In Maras Kopf bewegten sich ihre Gedanken zurück zu der Situation, als der wild gewordene Geist sie und Kuronirokiani angegriffen hatte. Kuro war an einer Häuserwand zusammengebrochen und sie hatte ihren kleinen Freund schützend in ihren Armen gehalten. Der Geist holte zu einem tödlichen Schlag aus und Mara war sich sicher gewesen, dass dieser sie treffen würde. Aus ihr damals unerklärlichen Gründen waren sie durch die Luft geschleudert worden. Kurz vor ihrem Ausweichflug hatte Mara zu dem fremden Mann, der ihr damals zu Hilfe gekommen war, geblickt und bemerkt, wie sich der Boden unter ihr bewegte. Tagelang hatte Mara sich über die Rettungsaktion Gedanken gemacht und ihr kam bereits nach dem Kampf der Gedanke, dass er die Erde beherrschen konnte. Dennoch war es eine Überraschung, die Bestätigung ihrer Vermutung zu hören.

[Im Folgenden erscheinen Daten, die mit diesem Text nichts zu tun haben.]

`config.mk`:
```
export PLATFORM = sky130hd
export DESIGN_NAME = ocl_example_top
export DESIGN_NICKNAME = d
export VERILOG_FILES = /design/src/ocl_regmap_pkg.sv /design/src/tick_counter_pkg.sv /design/src/example_regs.sv /design/src/ocl_example_top.sv /design/src/ocl_slave.sv /design/src/tick_counter.sv /design/src/vled_status.sv
export SDC_FILE = /design/constraint.sdc
export NUM_CORES = 1
export LEC_CHECK = 0
export BUFFER_PORTS_ARGS = -buffer_cell sky130_fd_sc_hd__buf_4
export CAP_MARGIN = 10
export CELL_PAD_IN_SITES_DETAIL_PLACEMENT = 0
export CELL_PAD_IN_SITES_GLOBAL_PLACEMENT = 1
export CORE_ASPECT_RATIO = 0.9
export CORE_UTILIZATION = 33
export DETAILED_ROUTE_END_ITERATION = 8
export GPL_TIMING_DRIVEN = 0
export PLACE_DENSITY_LB_ADDON = 0.25
export SYNTH_ARGS = -nofsm -noshare
export SYNTH_HDL_FRONTEND = slang
export SYNTH_SLANG_ARGS = --single-unit
```
`constraint.sdc`:
```
create_clock -name clk_main_a0 -period 6.2 [get_ports clk_main_a0]
set_input_delay 0.62 -clock clk_main_a0 [delete_from_list [all_inputs] [get_ports clk_main_a0]]
set_output_delay 0.62 -clock clk_main_a0 [all_outputs]
set_load 0.05 [all_outputs]
```
`src/ocl_regmap_pkg.sv`:
```
// Bus types, register map, control-bit positions, response code and unimplemented value
`default_nettype none

package ocl_regmap_pkg;

  // ------------------------------
  // Bus types
  // ------------------------------
  typedef logic [31:0] ocl_addr_t;
  typedef logic [31:0] ocl_data_t;
  typedef logic [1:0]  ocl_resp_t;
  typedef logic [15:0] vled_t;

  // Only response ever returned
  localparam ocl_resp_t RESP_OKAY = 2'b00;

  // ------------------------------
  // Register map
  // ------------------------------
  localparam ocl_addr_t EXAMPLE_REG_ADDR = 32'h0000_0500;
  localparam ocl_addr_t VLED_REG_ADDR    = 32'h0000_0504;
  localparam ocl_addr_t CNT_CTRL_ADDR    = 32'h0000_0510;
  localparam ocl_addr_t CNT_TICK_ADDR    = 32'h0000_0514;
  localparam ocl_addr_t CNT_LOAD_ADDR    = 32'h0000_0518;
  localparam ocl_addr_t CNT_WMARK_ADDR   = 32'h0000_051C;
  localparam ocl_addr_t CNT_STATUS_ADDR  = 32'h0000_0520;

  // Counter control word, held bits first, then self-clearing strobes
  localparam int unsigned CTRL_ENABLE_BIT  = 0;
  localparam int unsigned CTRL_ONESHOT_BIT = 1;
  localparam int unsigned CTRL_CLEAR_BIT   = 2;
  localparam int unsigned CTRL_LOAD_BIT    = 3;

  // Marker for reads outside the map
  localparam ocl_data_t UNIMPL_VALUE = 32'hDEAD_BEEF;

endpackage

`default_nettype wire

```
`src/tick_counter_pkg.sv`:
```
// Counter and prescaler widths, their types and the counter maximum
`default_nettype none

package tick_counter_pkg;

  // ------------------------------
  // Widths
  // ------------------------------
  localparam int unsigned COUNT_W = 16;
  localparam int unsigned TICK_W  = 8;

  // Main counter and prescaler values
  typedef logic [COUNT_W-1:0] count_t;
  typedef logic [TICK_W-1:0]  tick_t;

  // Saturation point in one-shot mode
  localparam count_t COUNT_MAX = '1;

endpackage

`default_nettype wire

```
`src/example_regs.sv`:
```
// Example and counter-configuration registers with the read-data multiplexer
`timescale 1ns/10ps
`default_nettype none

module example_regs
  import ocl_regmap_pkg::*;
  import tick_counter_pkg::*;
(
  input  logic      clk_main_a0,
  input  logic      rst_main_n_sync,
  // Strobes from the bus target
  input  logic      wr_stb,
  input  ocl_addr_t wr_addr,
  input  ocl_data_t wr_data,
  input  logic      rd_stb,
  input  ocl_addr_t rd_addr,
  output ocl_data_t rd_data,
  // LED path
  output vled_t     example_low,
  input  vled_t     vled_q,
  // Counter control
  output logic      cnt_enable,
  output logic      cnt_oneshot,
  output logic      cnt_clear,
  output logic      cnt_load,
  output tick_t     tick_value,
  output count_t    load_value,
  output count_t    watermark,
  // Counter status
  input  count_t    count,
  input  tick_t     tick_count,
  input  logic      ge_watermark
);

  ocl_data_t example_q;
  ocl_data_t example_mult;
  ocl_data_t rd_word;
  logic      wr_ctrl;

  assign example_low = example_q[15:0];
  assign wr_ctrl     = wr_stb && (wr_addr == CNT_CTRL_ADDR);

  // Low half times high half, both zero-extended
  assign example_mult = {16'h0000, example_q[15:0]} * {16'h0000, example_q[31:16]};

  // ------------------------------
  // Write decode
  // ------------------------------
  always_ff @(posedge clk_main_a0) begin
    if (!rst_main_n_sync) begin
      example_q   <= '0;
      cnt_enable  <= 1'b0;
      cnt_oneshot <= 1'b0;
      cnt_clear   <= 1'b0;
      cnt_load    <= 1'b0;
      tick_value  <= '0;
      load_value  <= '0;
      watermark   <= '0;
    end else begin
      // Clear and load last one cycle
      cnt_clear <= wr_ctrl & wr_data[CTRL_CLEAR_BIT];
      cnt_load  <= wr_ctrl & wr_data[CTRL_LOAD_BIT];
      if (wr_ctrl) begin
        cnt_enable  <= wr_data[CTRL_ENABLE_BIT];
        cnt_oneshot <= wr_data[CTRL_ONESHOT_BIT];
      end
      if (wr_stb && (wr_addr == EXAMPLE_REG_ADDR)) begin
        example_q <= wr_data;
      end
      if (wr_stb && (wr_addr == CNT_TICK_ADDR)) begin
        tick_value <= wr_data[$bits(tick_t)-1:0];
      end
      if (wr_stb && (wr_addr == CNT_LOAD_ADDR)) begin
        load_value <= wr_data[$bits(count_t)-1:0];
      end
      if (wr_stb && (wr_addr == CNT_WMARK_ADDR)) begin
        watermark <= wr_data[$bits(count_t)-1:0];
      end
    end
  end

  // ------------------------------
  // Read multiplexer
  // ------------------------------
  always_comb begin
    rd_word = '0;
    case (rd_addr)
      EXAMPLE_REG_ADDR: rd_word = example_mult;
      VLED_REG_ADDR:    rd_word = {16'h0000, vled_q};
      CNT_CTRL_ADDR: begin
        // Strobes read back as zero
        rd_word[CTRL_ENABLE_BIT]  = cnt_enable;
        rd_word[CTRL_ONESHOT_BIT] = cnt_oneshot;
      end
      CNT_TICK_ADDR:    rd_word = {24'h00_0000, tick_value};
      CNT_LOAD_ADDR:    rd_word = {16'h0000, load_value};
      CNT_WMARK_ADDR:   rd_word = {16'h0000, watermark};
      // Watermark flag, prescaler, then count
      CNT_STATUS_ADDR:  rd_word = {7'h00, ge_watermark, tick_count, count};
      default:          rd_word = UNIMPL_VALUE;
    endcase
  end

  // Sampled one cycle after the strobe
  always_ff @(posedge clk_main_a0) begin
    if (rd_stb) begin
      rd_data <= rd_word;
    end
  end

endmodule

`default_nettype wire

```
`src/ocl_example_top.sv`:
```
// Top level joining the AXI4-Lite target, register block, LED path and counter
`timescale 1ns/10ps
`default_nettype none

module ocl_example_top
  import ocl_regmap_pkg::*;
  import tick_counter_pkg::*;
(
  input  logic      clk_main_a0,
  input  logic      rst_main_n_sync,
  input  logic      awvalid,
  input  ocl_addr_t awaddr,
  output logic      awready,
  input  logic      wvalid,
  input  ocl_data_t wdata,
  output logic      wready,
  output logic      bvalid,
  output ocl_resp_t bresp,
  input  logic      bready,
  input  logic      arvalid,
  input  ocl_addr_t araddr,
  output logic      arready,
  output logic      rvalid,
  output ocl_data_t rdata,
  output ocl_resp_t rresp,
  input  logic      rready,
  input  vled_t     status_vdip,
  output vled_t     status_vled
);

  // ------------------------------
  // Internal strobes and status
  // ------------------------------
  logic      wr_stb;
  ocl_addr_t wr_addr;
  ocl_data_t wr_data;
  logic      rd_stb;
  ocl_addr_t rd_addr;
  ocl_data_t rd_data;
  vled_t     example_low;
  vled_t     vled_q;
  logic      cnt_enable;
  logic      cnt_oneshot;
  logic      cnt_clear;
  logic      cnt_load;
  tick_t     tick_value;
  count_t    load_value;
  count_t    watermark;
  count_t    count;
  tick_t     tick_count;
  logic      ge_watermark;

  // Bus target
  ocl_slave u_ocl_slave (
    .clk_main_a0     (clk_main_a0),
    .rst_main_n_sync (rst_main_n_sync),
    .awvalid         (awvalid),
    .awaddr          (awaddr),
    .awready         (awready),
    .wvalid          (wvalid),
    .wdata           (wdata),
    .wready          (wready),
    .bvalid          (bvalid),
    .bresp           (bresp),
    .bready          (bready),
    .arvalid         (arvalid),
    .araddr          (araddr),
    .arready         (arready),
    .rvalid          (rvalid),
    .rdata           (rdata),
    .rresp           (rresp),
    .rready          (rready),
    .wr_stb          (wr_stb),
    .wr_addr         (wr_addr),
    .wr_data         (wr_data),
    .rd_stb          (rd_stb),
    .rd_addr         (rd_addr),
    .rd_data         (rd_data)
  );

  // Register block
  example_regs u_example_regs (
    .clk_main_a0     (clk_main_a0),
    .rst_main_n_sync (rst_main_n_sync),
    .wr_stb          (wr_stb),
    .wr_addr         (wr_addr),
    .wr_data         (wr_data),
    .rd_stb          (rd_stb),
    .rd_addr         (rd_addr),
    .rd_data         (rd_data),
    .example_low     (example_low),
    .vled_q          (vled_q),
    .cnt_enable      (cnt_enable),
    .cnt_oneshot     (cnt_oneshot),
    .cnt_clear       (cnt_clear),
    .cnt_load        (cnt_load),
    .tick_value      (tick_value),
    .load_value      (load_value),
    .watermark       (watermark),
    .count           (count),
    .tick_count      (tick_count),
    .ge_watermark    (ge_watermark)
  );

  // Virtual LEDs
  vled_status u_vled_status (
    .clk_main_a0     (clk_main_a0),
    .rst_main_n_sync (rst_main_n_sync),
    .example_low     (example_low),
    .status_vdip     (status_vdip),
    .vled_q          (vled_q),
    .status_vled     (status_vled)
  );

  // Prescaled counter
  tick_counter u_tick_counter (
    .clk_main_a0     (clk_main_a0),
    .rst_main_n_sync (rst_main_n_sync),
    .cnt_enable      (cnt_enable),
    .cnt_oneshot     (cnt_oneshot),
    .cnt_clear       (cnt_clear),
    .cnt_load        (cnt_load),
    .tick_value      (tick_value),
    .load_value      (load_value),
    .watermark       (watermark),
    .count           (count),
    .tick_count      (tick_count),
    .ge_watermark    (ge_watermark)
  );

endmodule

`default_nettype wire

```
`src/ocl_slave.sv`:
```
// AXI4-Lite single-beat target producing internal write and read strobes
`timescale 1ns/10ps
`default_nettype none

module ocl_slave
  import ocl_regmap_pkg::*;
(
  input  logic      clk_main_a0,
  input  logic      rst_main_n_sync,
  // Write address
  input  logic      awvalid,
  input  ocl_addr_t awaddr,
  output logic      awready,
  // Write data
  input  logic      wvalid,
  input  ocl_data_t wdata,
  output logic      wready,
  // Write response
  output logic      bvalid,
  output ocl_resp_t bresp,
  input  logic      bready,
  // Read address
  input  logic      arvalid,
  input  ocl_addr_t araddr,
  output logic      arready,
  // Read data
  output logic      rvalid,
  output ocl_data_t rdata,
  output ocl_resp_t rresp,
  input  logic      rready,
  // Register block side
  output logic      wr_stb,
  output ocl_addr_t wr_addr,
  output ocl_data_t wr_data,
  output logic      rd_stb,
  output ocl_addr_t rd_addr,
  input  ocl_data_t rd_data
);

  // ------------------------------
  // Write path
  // ------------------------------
  logic      wr_active;
  ocl_addr_t wr_addr_q;

  // One write outstanding, released by the b handshake
  assign awready = ~wr_active;
  // Data accepted once per write, never while the response waits
  assign wready  = wr_active & ~bvalid & wvalid;
  assign wr_stb  = wvalid & wready;
  assign wr_addr = wr_addr_q;
  assign wr_data = wdata;
  assign bresp   = RESP_OKAY;

  always_ff @(posedge clk_main_a0) begin
    if (!rst_main_n_sync) begin
      wr_active <= 1'b0;
      bvalid    <= 1'b0;
    end else begin
      if (awvalid && awready) begin
        wr_active <= 1'b1;
      end else if (bvalid && bready) begin
        wr_active <= 1'b0;
      end
      // Response one cycle after the data beat
      if (wr_stb) begin
        bvalid <= 1'b1;
      end else if (bready) begin
        bvalid <= 1'b0;
      end
    end
  end

  // Address capture at the aw handshake
  always_ff @(posedge clk_main_a0) begin
    if (awvalid && awready) begin
      wr_addr_q <= awaddr;
    end
  end

  // ------------------------------
  // Read path
  // ------------------------------
  logic      rd_pend;
  logic      rd_stb_q;
  logic      rd_fill;
  ocl_addr_t rd_addr_q;

  assign arready = ~rd_pend;
  assign rd_stb  = rd_stb_q;
  assign rd_addr = rd_addr_q;
  assign rresp   = RESP_OKAY;

  always_ff @(posedge clk_main_a0) begin
    if (!rst_main_n_sync) begin
      rd_pend  <= 1'b0;
      rd_stb_q <= 1'b0;
      rd_fill  <= 1'b0;
      rvalid   <= 1'b0;
    end else begin
      // Strobe in the cycle after ar, data ready one cycle later
      rd_stb_q <= arvalid & arready;
      rd_fill  <= rd_stb_q;
      if (arvalid && arready) begin
        rd_pend <= 1'b1;
      end else if (rvalid && rready) begin
        rd_pend <= 1'b0;
      end
      if (rd_fill) begin
        rvalid <= 1'b1;
      end else if (rready) begin
        rvalid <= 1'b0;
      end
    end
  end

  always_ff @(posedge clk_main_a0) begin
    if (arvalid && arready) begin
      rd_addr_q <= araddr;
    end
    // Read word held until the next read fills it
    if (rd_fill) begin
      rdata <= rd_data;
    end
  end

  // ------------------------------
  // Response hold checks
  // ------------------------------
  a_bvalid_hold : assert property (@(posedge clk_main_a0) disable iff (!rst_main_n_sync)
    bvalid && !bready |=> bvalid && $stable(bresp));

  a_rvalid_hold : assert property (@(posedge clk_main_a0) disable iff (!rst_main_n_sync)
    rvalid && !rready |=> rvalid && $stable(rdata) && $stable(rresp));

endmodule

`default_nettype wire

```
`src/tick_counter.sv`:
```
// Prescaled 16-bit counter with clear, load, one-shot and watermark compare
`timescale 1ns/10ps
`default_nettype none

module tick_counter
  import tick_counter_pkg::*;
(
  input  logic   clk_main_a0,
  input  logic   rst_main_n_sync,
  input  logic   cnt_enable,
  input  logic   cnt_oneshot,
  input  logic   cnt_clear,
  input  logic   cnt_load,
  input  tick_t  tick_value,
  input  count_t load_value,
  input  count_t watermark,
  output count_t count,
  output tick_t  tick_count,
  output logic   ge_watermark
);

  logic tick_wrap;
  logic cnt_hold;

  // Prescaler reached its limit this cycle
  assign tick_wrap = cnt_enable && (tick_count >= tick_value);
  // One-shot saturates instead of wrapping
  assign cnt_hold  = cnt_oneshot && (count == COUNT_MAX);

  always_ff @(posedge clk_main_a0) begin
    if (!rst_main_n_sync) begin
      count        <= '0;
      tick_count   <= '0;
      ge_watermark <= 1'b0;
    end else begin
      ge_watermark <= (count >= watermark);
      // Clear wins over everything
      if (cnt_clear) begin
        tick_count <= '0;
      end else if (tick_wrap) begin
        tick_count <= '0;
      end else if (cnt_enable) begin
        tick_count <= tick_count + 1'b1;
      end
      if (cnt_clear) begin
        count <= '0;
      end else if (cnt_load) begin
        count <= load_value;
      end else if (tick_wrap && !cnt_hold) begin
        count <= count + 1'b1;
      end
    end
  end

  // ------------------------------
  // One-shot never rolls over
  // ------------------------------
  a_oneshot_sat : assert property (@(posedge clk_main_a0) disable iff (!rst_main_n_sync)
    cnt_oneshot && (count == COUNT_MAX) && !cnt_clear && !cnt_load |=> count != '0);

endmodule

`default_nettype wire

```
`src/vled_status.sv`:
```
// DIP-switch synchronizer, LED shadow register and masked LED output
`timescale 1ns/10ps
`default_nettype none

module vled_status
  import ocl_regmap_pkg::*;
(
  input  logic  clk_main_a0,
  input  logic  rst_main_n_sync,
  input  vled_t example_low,
  input  vled_t status_vdip,
  output vled_t vled_q,
  output vled_t status_vled
);

  // Two-flop synchronizer stages
  vled_t vdip_q;
  vled_t vdip_q2;

  always_ff @(posedge clk_main_a0) begin
    if (!rst_main_n_sync) begin
      vdip_q      <= '0;
      vdip_q2     <= '0;
      vled_q      <= '0;
      status_vled <= '0;
    end else begin
      vdip_q      <= status_vdip;
      vdip_q2     <= vdip_q;
      // LED register shadows the example low half
      vled_q      <= example_low;
      // LEDs lit only where the DIP switch is on
      status_vled <= vled_q & vdip_q2;
    end
  end

endmodule

`default_nettype wire
```
==> results.sh <==
export IMPL_status="complete, but fails checks"
export IMPL_violations="design-rule violations"
export IMPL_setup_ws_ns=0.154
export IMPL_power_density_nw_per_um2=179
export IMPL_root_buffer="clkbuf_16"
export IMPL_place_hpwl_mm=49.4
export IMPL_initial_core_util_pct=33.7
export IMPL_netlist_area_um2=19900
export IMPL_synth_cells=1988
export IMPL_area_growth_pct=20.8
export IMPL_multi_input_area_um2=11400
export IMPL_synth_seq_cells=299
export IMPL_reg2reg_depth=17
export IMPL_cts_sink_count=299
export IMPL_design_die_area_um2=61200
export IMPL_cts_htree_levels=2
export IMPL_grt_start_max_net_pins=34
export IMPL_path_clk_slew_ns=0.06
export IMPL_leakage_nw=10.1
export IMPL_vias=14900
export IMPL_wirelength_mm=61.2
export IMPL_via_per_inst=4.92
export IMPL_dieHeight_um=235
export IMPL_antenna_found_initial=0
export IMPL_hold_viol_final=0
export IMPL_synth_top_family_by_area="adder cells"
export IMPL_synth_adder_area_share_pct=27.7
export IMPL_ys_flop_type="dfxtp_1"
export IMPL_tightest_slew_ns=0.980
export IMPL_startpoint="u_example_regs.example_q[30]"
export IMPL_synth_cell_types=70
export IMPL_finClkSkew_ns=0.0335
export IMPL_instances_no_fill=3020
export IMPL_post_place_ws_ns=-0.965
export IMPL_synthTopCellsByArea="fa_1 (20%), edfxtp_1 (19%), dfxtp_1 (17%)"
export IMPL_synthSimpleGateAreaFrac_pct=16.4
export IMPL_ctsLongestPathBuffers=3
export IMPL_drt_iter0_drc=1002
export IMPL_muxShareOfSynthArea_pct=0.611
export IMPL_crit_type="reg -> reg"
export IMPL_peakVddDrop_v=0.000171
export IMPL_arrival_ns=6.32
export IMPL_fillers=5780
export IMPL_drive_above_1_share_pct=16.1
export IMPL_cts_tree="yes"
export IMPL_drv_slew=0
export IMPL_async_flop_share_pct=0
export IMPL_clk_latency_ns=0.55
export IMPL_gr_total_overflow=0
export IMPL_grt_pass1_vias=15400
export IMPL_period_share_pct=97.5
export IMPL_finalSetupViolations=0
export IMPL_wl_per_cell_um=20.2
export IMPL_core_um2=59000
export IMPL_r2r_start="u_example_regs.example_q[30]"
export IMPL_synth_largest_area_cell="fa_1"
export IMPL_die_w_um=261
export IMPL_grt_pass1_wl_mm=94.1
export IMPL_grt_usage_pct=20.4
export IMPL_synth_seq_area_share_pct=36.6
export IMPL_total_power_mw=4.31
export IMPL_synth_top_area_share_pct=19.5
export IMPL_max_cap_violations=0
export IMPL_start_kind="flip-flop"
export IMPL_drtAntennaViolNets=0
export IMPL_rows=84
export IMPL_routabilityCongestion=0.919
export IMPL_diodes=0
export IMPL_drc=15
export IMPL_regToRegSetupSlack_ns=0.15
export IMPL_postSynthAreaPerCell_um2=9.99
export IMPL_io_pins=176
export IMPL_worst_path_max_fanout=10
export IMPL_nNetsFinal=2662
export IMPL_ff_latch_area_um2=7370
export IMPL_dp_cells=2938
export IMPL_synth_xor_area_share_pct=2.12
export IMPL_max_slew_margin_pct=34.5
export IMPL_io_buffers=171
export IMPL_required_ns=6.48
export IMPL_crit_path_end="u_example_regs.rd_data[28]"
export IMPL_yosys_warnings=0
export IMPL_timing_rr_end="u_example_regs.rd_data[28]"
export IMPL_period_needed_ns=6.05
export IMPL_drtPass1Iterations=7
export IMPL_hp_class="in -> reg"
export IMPL_cts_buffers=35
export IMPL_synth_compound_area_share_pct=9.57
export IMPL_clock_fmax_mhz=165
export IMPL_synth_edf_count=128
export IMPL_end_kind="flip-flop"
where the power goes:
group          leakage, nW  switching, mW  internal (mW)
Clock                0.555          0.830           1.19
Sequential            2.58         0.0193           2.09
Combinational         7.02         0.0973         0.0777
how the worst min path moves through the flow:
stage                                from                     end  slack, ns  cells after the start
4_1_cts                         awaddr[3]  u_ocl_slave.wr_addr[3]       0.22                      1
5_1_grt                         awaddr[9]  u_ocl_slave.wr_addr[9]       0.22                      1
3_5_place_dp    u_example_regs.rd_data[6]    u_ocl_slave.rdata[6]       0.41                      0
2_1_floorplan   u_example_regs.rd_data[0]    u_ocl_slave.rdata[0]       0.40                      0
3_3_place_gp   u_example_regs.rd_data[21]   u_ocl_slave.rdata[21]       0.41                      0
6_report                        araddr[3]  u_ocl_slave.rd_addr[3]       0.25                      1
synth_stat cells (2+ instances only):
master / n
a211oi_1: 8
a21boi_0: 35
a21o_1: 15
a21oi_1: 57
a221oi_1: 7
a22oi_1: 24
a31oi_1: 12
a41oi_1: 2
and2_1: 167
and3_1: 32
and4_1: 3
buf_1: 4
buf_2: 5
buf_4: 6
clkbuf_1: 77
dfxtp_1: 171
edfxtp_1: 128
fa_1: 194
ha_1: 130
inv_1: 269
mux2i_1: 11
nand2_1: 273
nand2b_1: 9
nand3_1: 54
nand3b_1: 3
nand4_1: 7
nor2_1: 38
nor2b_1: 20
nor3_1: 17
nor3b_1: 2
nor4_1: 13
nor4b_1: 2
o2111ai_1: 2
o211ai_1: 9
o21a_1: 6
o21ai_0: 80
o21bai_1: 4
o221ai_1: 11
o31ai_1: 4
xnor2_1: 35
xor2_1: 13
flip-flops by register name, indices dropped and copies added (netlist names), 8 cells and up:
signal	cells
u_example_regs.example_q	32
u_example_regs.tick_value	8
u_tick_counter.count	16
u_ocl_slave.rd_addr	32
u_example_regs.load_value	16
u_tick_counter.tick_count	8
u_vled_status.status_vled	16
u_example_regs.rd_data	32
u_ocl_slave.rdata	32
u_vled_status.vdip_q	16
u_ocl_slave.wr_addr	32
u_vled_status.vdip_q2	16
u_vled_status.vled_q	16
u_example_regs.watermark	16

„Mir war nicht bewusst, dass du die verbotenen Künste anwendest, um uns zu retten. Auch, wenn ich nicht weiß, was deine Hintergründe sind, möchte ich dir für damals danken. Ohne deine Unterstützung hätten wir es nicht lebendig aus dieser Situation heraus geschafft", sagte Mara und ihre Worte waren ehrlich gemeint. Der Mann war zwar in gewisser Weise schuld an ihrer aktuellen Situation, dennoch war sie ihm dankbar für die damalige Hilfe.
„Dafür musst du mir nicht danken", entgegnete der Fremde ihr. „Gib mir deine Hände, damit ihr sie mir ansehen kann."
Mara zögerte. Der Mann vor ihr war ihr ein Rätsel. Eines über das sie bereits seit mehreren Wochen grübelte. Immer wieder war er in ihrer Gegenwart aufgetaucht und in gewisser Weise fühlte sie sich mit ihm verbunden. Da fasste Mara einen Entschluss. Sie konnte sich vor ihm versperren und seine Hilfe nicht annehmen, oder sie beobachtete seine Reaktionen und nahm die Unterstützung an. Sich ihm gegenüber offener zu zeigen, konnte ihnen nicht mehr schaden, als sie eh schon einstecken mussten.
„Darf ich wenigstens erfahren, wie du heißt?", fragte Mara und hoffte durch diese einfache Frage in gewisser Weise das Eis ein Stück zu brechen. „Mein Name ist Mara und das ist Kuronirokiani", stellte sie sich vor, um ihm ihre Offenheit zu demonstrieren.
Der Fremde schnaubte abfällig, aber als Mara in seine Augen blickte, lag darin eine gewisse Wärme. „Das war wohl unhöflich von mir, mich nie vorgestellt zu haben. Mein Name ist Kiran."